Collected data entries →
"""
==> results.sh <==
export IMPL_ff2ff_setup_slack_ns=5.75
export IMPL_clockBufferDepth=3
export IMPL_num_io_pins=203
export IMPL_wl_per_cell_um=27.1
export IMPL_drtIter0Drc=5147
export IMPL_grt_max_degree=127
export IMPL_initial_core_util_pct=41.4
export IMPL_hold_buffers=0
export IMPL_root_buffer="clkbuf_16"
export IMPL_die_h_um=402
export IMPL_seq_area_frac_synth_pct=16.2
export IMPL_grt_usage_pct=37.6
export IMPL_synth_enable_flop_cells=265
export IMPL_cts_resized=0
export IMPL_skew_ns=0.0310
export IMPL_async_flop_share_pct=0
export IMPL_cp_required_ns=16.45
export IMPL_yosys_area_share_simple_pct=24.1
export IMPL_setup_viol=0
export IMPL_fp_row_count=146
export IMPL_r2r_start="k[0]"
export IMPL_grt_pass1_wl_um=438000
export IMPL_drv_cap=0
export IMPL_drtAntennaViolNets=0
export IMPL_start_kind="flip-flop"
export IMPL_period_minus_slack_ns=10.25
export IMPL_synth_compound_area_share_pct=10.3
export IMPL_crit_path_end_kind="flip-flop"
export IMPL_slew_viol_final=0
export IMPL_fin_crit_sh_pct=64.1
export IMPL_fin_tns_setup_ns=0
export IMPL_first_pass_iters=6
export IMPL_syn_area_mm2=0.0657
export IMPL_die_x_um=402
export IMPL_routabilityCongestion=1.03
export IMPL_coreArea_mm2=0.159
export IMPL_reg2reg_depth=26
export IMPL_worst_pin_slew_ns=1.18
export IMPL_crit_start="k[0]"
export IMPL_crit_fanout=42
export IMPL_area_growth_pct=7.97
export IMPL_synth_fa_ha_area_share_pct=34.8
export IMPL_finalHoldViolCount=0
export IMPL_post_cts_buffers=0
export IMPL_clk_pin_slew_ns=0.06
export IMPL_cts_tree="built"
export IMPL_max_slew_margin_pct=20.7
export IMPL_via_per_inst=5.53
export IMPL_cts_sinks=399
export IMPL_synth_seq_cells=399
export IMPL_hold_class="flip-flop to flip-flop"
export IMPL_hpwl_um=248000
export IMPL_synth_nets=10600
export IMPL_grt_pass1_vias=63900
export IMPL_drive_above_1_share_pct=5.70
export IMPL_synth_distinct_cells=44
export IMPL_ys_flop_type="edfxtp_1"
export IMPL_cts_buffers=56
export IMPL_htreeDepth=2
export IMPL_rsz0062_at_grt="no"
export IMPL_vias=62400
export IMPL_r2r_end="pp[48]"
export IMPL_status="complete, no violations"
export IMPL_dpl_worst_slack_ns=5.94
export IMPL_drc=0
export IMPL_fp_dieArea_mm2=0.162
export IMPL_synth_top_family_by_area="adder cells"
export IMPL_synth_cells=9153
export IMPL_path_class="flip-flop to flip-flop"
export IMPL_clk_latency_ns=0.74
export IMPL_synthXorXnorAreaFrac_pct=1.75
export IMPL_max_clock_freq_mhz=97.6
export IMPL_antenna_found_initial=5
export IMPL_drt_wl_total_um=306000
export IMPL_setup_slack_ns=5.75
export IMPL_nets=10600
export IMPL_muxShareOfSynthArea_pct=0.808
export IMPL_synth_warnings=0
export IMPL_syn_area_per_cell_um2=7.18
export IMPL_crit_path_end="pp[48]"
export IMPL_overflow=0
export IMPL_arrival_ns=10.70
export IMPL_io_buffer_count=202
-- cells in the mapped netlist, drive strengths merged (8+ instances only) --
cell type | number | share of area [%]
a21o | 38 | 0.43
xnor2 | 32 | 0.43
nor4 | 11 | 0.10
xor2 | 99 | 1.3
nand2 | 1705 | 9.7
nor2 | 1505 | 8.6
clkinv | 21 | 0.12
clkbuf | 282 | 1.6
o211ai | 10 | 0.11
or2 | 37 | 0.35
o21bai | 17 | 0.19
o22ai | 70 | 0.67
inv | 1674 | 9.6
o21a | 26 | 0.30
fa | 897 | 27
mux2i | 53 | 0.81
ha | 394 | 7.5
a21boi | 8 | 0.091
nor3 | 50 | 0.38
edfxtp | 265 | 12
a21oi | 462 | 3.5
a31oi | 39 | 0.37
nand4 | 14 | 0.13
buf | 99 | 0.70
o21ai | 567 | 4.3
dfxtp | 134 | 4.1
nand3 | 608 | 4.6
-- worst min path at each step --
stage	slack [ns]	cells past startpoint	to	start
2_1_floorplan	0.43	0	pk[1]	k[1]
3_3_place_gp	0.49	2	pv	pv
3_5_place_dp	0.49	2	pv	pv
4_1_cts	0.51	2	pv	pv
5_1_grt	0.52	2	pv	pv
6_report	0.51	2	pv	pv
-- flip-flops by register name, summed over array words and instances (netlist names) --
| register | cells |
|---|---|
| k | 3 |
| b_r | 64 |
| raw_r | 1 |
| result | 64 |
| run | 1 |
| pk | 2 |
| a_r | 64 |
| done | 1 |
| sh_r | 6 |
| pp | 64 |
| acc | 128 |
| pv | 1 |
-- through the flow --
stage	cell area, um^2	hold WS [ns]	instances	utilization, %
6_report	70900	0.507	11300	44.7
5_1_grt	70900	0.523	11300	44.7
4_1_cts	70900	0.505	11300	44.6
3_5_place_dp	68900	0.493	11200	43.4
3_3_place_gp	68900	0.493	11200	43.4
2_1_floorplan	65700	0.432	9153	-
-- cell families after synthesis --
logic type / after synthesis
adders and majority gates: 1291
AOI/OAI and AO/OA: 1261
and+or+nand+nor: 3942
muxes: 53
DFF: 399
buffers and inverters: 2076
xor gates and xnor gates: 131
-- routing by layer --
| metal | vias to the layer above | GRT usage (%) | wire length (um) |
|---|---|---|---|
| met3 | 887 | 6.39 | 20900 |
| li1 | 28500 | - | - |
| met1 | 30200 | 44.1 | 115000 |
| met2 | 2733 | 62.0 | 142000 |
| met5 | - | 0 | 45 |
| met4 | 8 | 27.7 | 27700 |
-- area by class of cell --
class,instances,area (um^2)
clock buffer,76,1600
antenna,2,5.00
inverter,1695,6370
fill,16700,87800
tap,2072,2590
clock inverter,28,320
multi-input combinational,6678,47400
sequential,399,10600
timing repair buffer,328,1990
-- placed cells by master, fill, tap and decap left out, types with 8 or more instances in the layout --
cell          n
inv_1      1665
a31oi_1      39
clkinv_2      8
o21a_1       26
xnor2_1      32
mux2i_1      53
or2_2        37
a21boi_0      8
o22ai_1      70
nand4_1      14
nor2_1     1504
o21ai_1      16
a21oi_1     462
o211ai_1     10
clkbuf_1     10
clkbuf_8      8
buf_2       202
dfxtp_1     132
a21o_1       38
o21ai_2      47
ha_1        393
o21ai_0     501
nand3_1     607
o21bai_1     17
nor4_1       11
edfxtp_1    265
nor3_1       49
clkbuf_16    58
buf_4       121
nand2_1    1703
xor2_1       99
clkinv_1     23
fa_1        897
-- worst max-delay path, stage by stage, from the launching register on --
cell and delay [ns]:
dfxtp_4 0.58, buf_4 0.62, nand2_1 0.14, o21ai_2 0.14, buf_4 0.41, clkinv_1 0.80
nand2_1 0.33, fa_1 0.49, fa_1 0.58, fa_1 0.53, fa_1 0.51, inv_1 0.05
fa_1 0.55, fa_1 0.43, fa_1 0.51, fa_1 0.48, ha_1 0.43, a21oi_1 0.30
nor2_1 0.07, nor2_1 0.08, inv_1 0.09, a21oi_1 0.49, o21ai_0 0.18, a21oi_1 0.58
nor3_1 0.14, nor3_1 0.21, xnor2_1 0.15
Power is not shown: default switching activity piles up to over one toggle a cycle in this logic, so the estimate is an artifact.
`src/schr_pkg.sv`:
```
// shared types and constants of the servo chain hub router
package schr_pkg;

   localparam int FRAME_BYTES = 32;
   localparam int ADDR_W = $clog2(FRAME_BYTES);
   localparam int CNT_W = ADDR_W + 1;
   localparam int NPORTS = 4;
   localparam int SHADOW_N = 5;

   localparam logic [1:0] OP_HOST = 2'd0;
   localparam logic [1:0] OP_PORT = 2'd1;
   localparam logic [1:0] OP_TICK = 2'd2;
   localparam logic [1:0] OP_UNUSED = 2'd3;

   localparam logic [2:0] REG_START = 3'd0;
   localparam logic [2:0] REG_END = 3'd1;
   localparam logic [2:0] REG_VERSION = 3'd2;
   localparam logic [2:0] REG_ASSIGN = 3'd3;
   localparam logic [2:0] REG_PROBE = 3'd4;
   localparam logic [2:0] REG_BCAST = 3'd5;

   localparam logic [7:0] CHK_MASK = 8'h7f;
   localparam logic [7:0] VER_B1 = 8'h55;
   localparam logic [7:0] VER_B2 = 8'h03;
   localparam logic [7:0] VER_B4 = 8'h01;
   localparam logic [1:0] POLL_LIMIT = 2'd3;
   localparam logic [1:0] AGREE_MIN = 2'd2;
   localparam logic [4:0] DEST_HOST = 5'h01;
   localparam logic [4:0] DEST_ALL = 5'h1e;
   localparam logic [4:0] DEST_P0 = 5'h02;

   typedef enum logic [2:0] {
      ACT_NONE, ACT_HOST, ACT_PROBE, ACT_ASSIGN, ACT_VERSION, ACT_FWD
   } act_type;

   typedef enum logic [2:0] {
      SRC_DATA, SRC_SIX, SRC_START, SRC_MEM, SRC_END
   } src_type;

   typedef enum logic [4:0] {
      ST_IDLE   = 5'b00001,
      ST_ONE    = 5'b00010,
      ST_SIX    = 5'b00100,
      ST_FWD_RD = 5'b01000,
      ST_FWD_OUT = 5'b10000
   } state_type;

   typedef struct packed {
      logic load;
      logic emit;
      src_type src;
      logic [2:0] six_idx;
      logic [1:0] port_idx;
      logic last;
      logic base_clr;
      logic base_add;
      logic [ADDR_W-1:0] rd_addr;
   } cmd_type;

   typedef struct packed {
      act_type act;
      logic [CNT_W-1:0] fwd_len;
      logic out_free;
   } status_type;

endpackage

```
`src/schr_ctrl.sv`:
```
// controller: sequences the result bytes of each request
module schr_ctrl (
   input  logic clock,
   input  logic reset,
   input  logic req_valid,
   output logic req_ready,
   input  schr_pkg::status_type status,
   output schr_pkg::cmd_type cmd
);
   import schr_pkg::*;

   state_type state_ff, state_in;
   act_type kind_ff, kind_in;
   logic [2:0] idx_ff, idx_in;
   logic [1:0] port_ff, port_in;
   logic [CNT_W-1:0] i_ff, i_in;
   logic [CNT_W-1:0] len_ff, len_in;
   logic more_ports;

   assign req_ready = (state_ff == ST_IDLE);
   assign more_ports = (kind_ff == ACT_ASSIGN) && (port_ff != 2'd3);

   always_comb begin
      state_in = state_ff;
      kind_in = kind_ff;
      idx_in = idx_ff;
      port_in = port_ff;
      i_in = i_ff;
      len_in = len_ff;
      cmd = '0;
      cmd.src = SRC_DATA;
      cmd.six_idx = idx_ff;
      cmd.port_idx = port_ff;
      cmd.rd_addr = ADDR_W'(i_ff - CNT_W'(1));
      unique case (state_ff)
         ST_IDLE: begin
            if (req_valid) begin
               cmd.load = 1'b1;
               kind_in = status.act;
               idx_in = '0;
               port_in = '0;
               i_in = '0;
               len_in = status.fwd_len;
               cmd.base_clr = 1'b1;
               unique case (status.act)
                  ACT_HOST: state_in = ST_ONE;
                  ACT_PROBE, ACT_ASSIGN, ACT_VERSION: state_in = ST_SIX;
                  ACT_FWD: state_in = ST_FWD_OUT;
                  default: state_in = ST_IDLE;
               endcase
            end
         end
         ST_ONE: begin
            cmd.src = SRC_DATA;
            cmd.last = 1'b1;
            if (status.out_free) begin
               cmd.emit = 1'b1;
               state_in = ST_IDLE;
            end
         end
         ST_SIX: begin
            cmd.src = SRC_SIX;
            cmd.last = (idx_ff == 3'd5) && !more_ports;
            if (status.out_free) begin
               cmd.emit = 1'b1;
               if (idx_ff == 3'd5) begin
                  idx_in = '0;
                  if (more_ports) begin
                     cmd.base_add = 1'b1;
                     port_in = port_ff + 2'd1;
                  end else begin
                     state_in = ST_IDLE;
                  end
               end else begin
                  idx_in = idx_ff + 3'd1;
               end
            end
         end
         ST_FWD_RD: begin
            state_in = ST_FWD_OUT;
         end
         ST_FWD_OUT: begin
            if (i_ff == '0) cmd.src = SRC_START;
            else if (i_ff == len_ff + CNT_W'(1)) cmd.src = SRC_END;
            else cmd.src = SRC_MEM;
            cmd.last = (i_ff == len_ff + CNT_W'(1));
            if (status.out_free) begin
               cmd.emit = 1'b1;
               i_in = i_ff + CNT_W'(1);
               if (cmd.last) state_in = ST_IDLE;
               else if (i_ff == len_ff) state_in = ST_FWD_OUT;
               else state_in = ST_FWD_RD;
            end
         end
         default: state_in = ST_IDLE;
      endcase
   end

   always_ff @(posedge clock) begin
      if (reset) begin
         state_ff <= ST_IDLE;
         kind_ff <= ACT_NONE;
         idx_ff <= '0;
         port_ff <= '0;
         i_ff <= '0;
         len_ff <= '0;
      end else begin
         state_ff <= state_in;
         kind_ff <= kind_in;
         idx_ff <= idx_in;
         port_ff <= port_in;
         i_ff <= i_in;
         len_ff <= len_in;
      end
   end

endmodule

```
`src/schr_dp.sv`:
```
// datapath: frame parsers, poll debounce, frame store and result register
module schr_dp (
   input  logic clock,
   input  logic reset,
   input  logic [1:0] req_op,
   input  logic [1:0] req_port,
   input  logic [7:0] req_data,
   input  logic rsp_ready,
   output logic rsp_valid,
   output logic [4:0] rsp_dest,
   output logic [7:0] rsp_byte_out,
   output logic rsp_last,
   input  logic csr_we,
   input  logic [2:0] csr_addr,
   input  logic [7:0] csr_wdata,
   input  schr_pkg::cmd_type cmd,
   output schr_pkg::status_type status
);
   import schr_pkg::*;

   logic [7:0] start_ff, end_ff, version_ff, assign_ff, probe_ff, bcast_ff;

   logic host_frame_ff, host_frame_in;
   logic host_ver_ff, host_ver_in;
   logic [CNT_W-1:0] host_cnt_ff, host_cnt_in;
   logic [7:0] shadow_ff [SHADOW_N];
   logic [7:0] shadow_in [SHADOW_N];
   logic ids_ff, ids_in;
   logic [7:0] mem [FRAME_BYTES];
   logic mem_we;
   logic [7:0] rdata_ff;

   logic p_frame_ff [NPORTS];
   logic p_frame_in [NPORTS];
   logic [CNT_W-1:0] p_cnt_ff [NPORTS];
   logic [CNT_W-1:0] p_cnt_in [NPORTS];
   logic [7:0] p_id_ff [NPORTS];
   logic [7:0] p_id_in [NPORTS];
   logic [7:0] p_svc_ff [NPORTS];
   logic [7:0] p_svc_in [NPORTS];
   logic [7:0] rmax_ff [NPORTS];
   logic [7:0] rmax_in [NPORTS];
   logic [7:0] pmax_ff [NPORTS];
   logic [7:0] pmax_in [NPORTS];
   logic [7:0] scnt_ff [NPORTS];
   logic [7:0] scnt_in [NPORTS];
   logic [1:0] poll_ff [NPORTS];
   logic [1:0] poll_in [NPORTS];
   logic [1:0] agree_ff [NPORTS];
   logic [1:0] agree_in [NPORTS];

   act_type act, kind_ff;
   logic [4:0] dest_ff, dest_in, route_dest, ver_dest;
   logic ver_any;
   logic [7:0] data_ff, base_ff;
   logic [9:0] sum0, sum1, sum2, id_ext;
   logic [7:0] six_byte, six_svc, six_val, out_byte;
   logic [4:0] six_dest, out_dest;
   logic [1:0] pc;
   logic [1:0] ac;
   logic [CNT_W-1:0] cnt_inc;

   assign sum0 = {2'b00, scnt_ff[0]};
   assign sum1 = sum0 + {2'b00, scnt_ff[1]};
   assign sum2 = sum1 + {2'b00, scnt_ff[2]};
   assign id_ext = {2'b00, shadow_ff[0]};

   always_comb begin
      priority if (shadow_ff[0] == bcast_ff) route_dest = DEST_ALL;
      else if (id_ext <= sum0) route_dest = 5'h02;
      else if (id_ext <= sum1) route_dest = 5'h04;
      else if (id_ext <= sum2) route_dest = 5'h08;
      else route_dest = 5'h10;
      ver_any = 1'b1;
      priority if (scnt_ff[0] != '0) ver_dest = 5'h02;
      else if (scnt_ff[1] != '0) ver_dest = 5'h04;
      else if (scnt_ff[2] != '0) ver_dest = 5'h08;
      else if (scnt_ff[3] != '0) ver_dest = 5'h10;
      else begin
         ver_dest = 5'h10;
         ver_any = 1'b0;
      end
   end

   assign cnt_inc = host_cnt_ff + CNT_W'(1);

   always_comb begin
      act = ACT_NONE;
      host_frame_in = host_frame_ff;
      host_ver_in = host_ver_ff;
      host_cnt_in = host_cnt_ff;
      ids_in = ids_ff;
      dest_in = dest_ff;
      mem_we = 1'b0;
      pc = '0;
      ac = '0;
      for (int k = 0; k < SHADOW_N; k++) shadow_in[k] = shadow_ff[k];
      for (int p = 0; p < NPORTS; p++) begin
         p_frame_in[p] = p_frame_ff[p];
         p_cnt_in[p] = p_cnt_ff[p];
         p_id_in[p] = p_id_ff[p];
         p_svc_in[p] = p_svc_ff[p];
         rmax_in[p] = rmax_ff[p];
         pmax_in[p] = pmax_ff[p];
         scnt_in[p] = scnt_ff[p];
         poll_in[p] = poll_ff[p];
         agree_in[p] = agree_ff[p];
      end
      unique case (req_op)
         OP_HOST: begin
            if (host_frame_ff) begin
               if (req_data == end_ff) begin
                  host_frame_in = 1'b0;
                  if (shadow_ff[1] == assign_ff) begin
                     act = ACT_ASSIGN;
                     ids_in = 1'b1;
                  end else begin
                     act = ACT_FWD;
                     dest_in = route_dest;
                  end
               end else begin
                  mem_we = 1'b1;
                  for (int k = 0; k < SHADOW_N; k++)
                     if (host_cnt_ff == CNT_W'(k)) shadow_in[k] = req_data;
                  host_cnt_in = cnt_inc;
                  if (cnt_inc > CNT_W'(FRAME_BYTES - 1)) begin
                     host_frame_in = 1'b0;
                     host_cnt_in = '0;
                  end
               end
            end else if (host_ver_ff) begin
               mem_we = 1'b1;
               for (int k = 0; k < SHADOW_N; k++)
                  if (host_cnt_ff == CNT_W'(k)) shadow_in[k] = req_data;
               host_cnt_in = cnt_inc;
               if (cnt_inc >= CNT_W'(5)) begin
                  host_ver_in = 1'b0;
                  host_cnt_in = '0;
                  if (shadow_ff[0] == VER_B1 && shadow_ff[1] == VER_B2 &&
                      shadow_ff[3] == VER_B4 && req_data == 8'h00) begin
                     ids_in = 1'b1;
                     dest_in = ver_dest;
                     if (ver_any) act = ACT_VERSION;
                  end
               end
            end else if (req_data == start_ff) begin
               host_frame_in = 1'b1;
               host_cnt_in = '0;
            end else if (req_data == version_ff) begin
               host_ver_in = 1'b1;
               host_cnt_in = '0;
            end
         end
         OP_PORT: begin
            if (ids_ff) begin
               act = ACT_HOST;
            end else if (p_frame_ff[req_port]) begin
               if (req_data == end_ff) begin
                  p_frame_in[req_port] = 1'b0;
                  if (p_svc_ff[req_port] == probe_ff &&
                      rmax_ff[req_port] < p_id_ff[req_port])
                     rmax_in[req_port] = p_id_ff[req_port];
               end else begin
                  if (p_cnt_ff[req_port] == '0) p_id_in[req_port] = req_data;
                  else if (p_cnt_ff[req_port] == CNT_W'(1)) p_svc_in[req_port] = req_data;
                  p_cnt_in[req_port] = p_cnt_ff[req_port] + CNT_W'(1);
                  if (p_cnt_in[req_port] > CNT_W'(FRAME_BYTES - 1)) begin
                     p_frame_in[req_port] = 1'b0;
                     p_cnt_in[req_port] = '0;
                  end
               end
            end else if (req_data == start_ff) begin
               p_frame_in[req_port] = 1'b1;
               p_cnt_in[req_port] = '0;
            end
         end
         OP_TICK: begin
            if (!ids_ff) begin
               act = ACT_PROBE;
               for (int p = 0; p < NPORTS; p++) begin
                  pc = poll_ff[p] + 2'd1;
                  ac = agree_ff[p] + {1'b0, rmax_ff[p] == pmax_ff[p]};
                  if (pc >= POLL_LIMIT) begin
                     if (ac >= AGREE_MIN) scnt_in[p] = rmax_ff[p];
                     pc = '0;
                     ac = '0;
                  end
                  poll_in[p] = pc;
                  agree_in[p] = ac;
                  pmax_in[p] = rmax_ff[p];
                  rmax_in[p] = '0;
               end
            end
         end
         default: act = ACT_NONE;
      endcase
   end

   assign status.act = act;
   assign status.fwd_len = host_cnt_ff;
   assign status.out_free = !rsp_valid || rsp_ready;

   always_comb begin
      six_svc = (kind_ff == ACT_ASSIGN) ? assign_ff : probe_ff;
      six_val = (kind_ff == ACT_ASSIGN) ? base_ff : 8'h00;
      six_dest = (kind_ff == ACT_ASSIGN) ? (DEST_P0 << cmd.port_idx) : DEST_ALL;
      if (kind_ff == ACT_VERSION) begin
         six_dest = dest_ff;
         unique case (cmd.six_idx)
            3'd0: six_byte = version_ff;
            3'd1: six_byte = VER_B1;
            3'd2: six_byte = VER_B2;
            3'd4: six_byte = VER_B4;
            default: six_byte = 8'h00;
         endcase
      end else begin
         unique case (cmd.six_idx)
            3'd0: six_byte = start_ff;
            3'd1: six_byte = bcast_ff;
            3'd2: six_byte = six_svc;
            3'd3: six_byte = six_val;
            3'd4: six_byte = (bcast_ff + six_svc + six_val) & CHK_MASK;
            default: six_byte = end_ff;
         endcase
      end
      unique case (cmd.src)
         SRC_DATA: begin
            out_byte = data_ff;
            out_dest = DEST_HOST;
         end
         SRC_SIX: begin
            out_byte = six_byte;
            out_dest = six_dest;
         end
         SRC_START: begin
            out_byte = start_ff;
            out_dest = dest_ff;
         end
         SRC_MEM: begin
            out_byte = rdata_ff;
            out_dest = dest_ff;
         end
         default: begin
            out_byte = end_ff;
            out_dest = dest_ff;
         end
      endcase
   end

   always_ff @(posedge clock) begin
      if (mem_we && cmd.load) mem[host_cnt_ff[ADDR_W-1:0]] <= req_data;
      rdata_ff <= mem[cmd.rd_addr];
      if (cmd.load) begin
         data_ff <= req_data;
         kind_ff <= act;
      end
      if (cmd.emit) begin
         rsp_dest <= out_dest;
         rsp_byte_out <= out_byte;
         rsp_last <= cmd.last;
      end
   end

   always_ff @(posedge clock) begin
      if (reset) begin
         start_ff <= 8'hf0;
         end_ff <= 8'hf7;
         version_ff <= 8'hff;
         assign_ff <= 8'h10;
         probe_ff <= 8'h11;
         bcast_ff <= 8'hff;
      end else if (csr_we) begin
         unique case (csr_addr)
            REG_START: start_ff <= csr_wdata;
            REG_END: end_ff <= csr_wdata;
            REG_VERSION: version_ff <= csr_wdata;
            REG_ASSIGN: assign_ff <= csr_wdata;
            REG_PROBE: probe_ff <= csr_wdata;
            REG_BCAST: bcast_ff <= csr_wdata;
            default: ;
         endcase
      end
   end

   always_ff @(posedge clock) begin
      if (reset) begin
         rsp_valid <= 1'b0;
         host_frame_ff <= 1'b0;
         host_ver_ff <= 1'b0;
         host_cnt_ff <= '0;
         ids_ff <= 1'b0;
         dest_ff <= DEST_ALL;
         base_ff <= '0;
         for (int k = 0; k < SHADOW_N; k++) shadow_ff[k] <= '0;
         for (int p = 0; p < NPORTS; p++) begin
            p_frame_ff[p] <= 1'b0;
            p_cnt_ff[p] <= '0;
            p_id_ff[p] <= '0;
            p_svc_ff[p] <= '0;
            rmax_ff[p] <= '0;
            pmax_ff[p] <= '0;
            scnt_ff[p] <= '0;
            poll_ff[p] <= '0;
            agree_ff[p] <= '0;
         end
      end else begin
         if (cmd.emit) rsp_valid <= 1'b1;
         else if (rsp_ready) rsp_valid <= 1'b0;
         if (cmd.base_clr) base_ff <= '0;
         else if (cmd.base_add) base_ff <= base_ff + scnt_ff[cmd.port_idx];
         if (cmd.load) begin
            host_frame_ff <= host_frame_in;
            host_ver_ff <= host_ver_in;
            host_cnt_ff <= host_cnt_in;
            ids_ff <= ids_in;
            dest_ff <= dest_in;
            for (int k = 0; k < SHADOW_N; k++) shadow_ff[k] <= shadow_in[k];
            for (int p = 0; p < NPORTS; p++) begin
               p_frame_ff[p] <= p_frame_in[p];
               p_cnt_ff[p] <= p_cnt_in[p];
               p_id_ff[p] <= p_id_in[p];
               p_svc_ff[p] <= p_svc_in[p];
               rmax_ff[p] <= rmax_in[p];
               pmax_ff[p] <= pmax_in[p];
               scnt_ff[p] <= scnt_in[p];
               poll_ff[p] <= poll_in[p];
               agree_ff[p] <= agree_in[p];
            end
         end
      end
   end

endmodule

```
`src/servo_chain_hub_router_top.sv`:
```
// top level of the servo chain hub router
//
// one request channel (req_op, req_port, req_data) carries host bytes,
// downstream bytes and poll ticks; the response channel (rsp_dest,
// rsp_byte_out, rsp_last) carries bytes to transmit with a destination mask,
// rsp_last marking the final byte caused by a request.
// a request that produces nothing is taken without occupying the block. a request with
// results occupies the block until its last byte enters the output register:
// one byte per cycle while the output is free for probe, assign and version
// frames (6, 24 or 6 bytes); each stored byte of a forwarded host frame, up
// to a full frame of 31, passes a read state and an output state because the
// frame store read is registered. req_ready is high whenever no response sequence is in progress.
// a stalled receiver (rsp_ready low) holds the output register and the
// sequencer waits; a new request may be taken while the last byte waits.
// reset is synchronous and returns all parser, poll and id state to zero
// and the code registers to their defaults; the csr port writes them.
module servo_chain_hub_router_top (
   input  logic clock,
   input  logic reset,
   input  logic req_valid,
   output logic req_ready,
   input  logic [1:0] req_op,
   input  logic [1:0] req_port,
   input  logic [7:0] req_data,
   output logic rsp_valid,
   input  logic rsp_ready,
   output logic [4:0] rsp_dest,
   output logic [7:0] rsp_byte_out,
   output logic rsp_last,
   input  logic csr_we,
   input  logic [2:0] csr_addr,
   input  logic [7:0] csr_wdata
);
   import schr_pkg::*;

   cmd_type cmd;
   status_type status;

   schr_ctrl u_ctrl (
      .clock(clock),
      .reset(reset),
      .req_valid(req_valid),
      .req_ready(req_ready),
      .status(status),
      .cmd(cmd)
   );

   schr_dp u_dp (
      .clock(clock),
      .reset(reset),
      .req_op(req_op),
      .req_port(req_port),
      .req_data(req_data),
      .rsp_ready(rsp_ready),
      .rsp_valid(rsp_valid),
      .rsp_dest(rsp_dest),
      .rsp_byte_out(rsp_byte_out),
      .rsp_last(rsp_last),
      .csr_we(csr_we),
      .csr_addr(csr_addr),
      .csr_wdata(csr_wdata),
      .cmd(cmd),
      .status(status)
   );

endmodule

```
"""
Problem to work on →
When you reach the line with "export IMPL_max_clock_freq_mhz=97.6" in the records above, start writing out lines exactly, and stop once the line with "or2 | 37 | 0.35" has been written; include nothing else.

Exercise solution →
export IMPL_max_clock_freq_mhz=97.6
export IMPL_antenna_found_initial=5
export IMPL_drt_wl_total_um=306000
export IMPL_setup_slack_ns=5.75
export IMPL_nets=10600
export IMPL_muxShareOfSynthArea_pct=0.808
export IMPL_synth_warnings=0
export IMPL_syn_area_per_cell_um2=7.18
export IMPL_crit_path_end="pp[48]"
export IMPL_overflow=0
export IMPL_arrival_ns=10.70
export IMPL_io_buffer_count=202
-- cells in the mapped netlist, drive strengths merged (8+ instances only) --
cell type | number | share of area [%]
a21o | 38 | 0.43
xnor2 | 32 | 0.43
nor4 | 11 | 0.10
xor2 | 99 | 1.3
nand2 | 1705 | 9.7
nor2 | 1505 | 8.6
clkinv | 21 | 0.12
clkbuf | 282 | 1.6
o211ai | 10 | 0.11
or2 | 37 | 0.35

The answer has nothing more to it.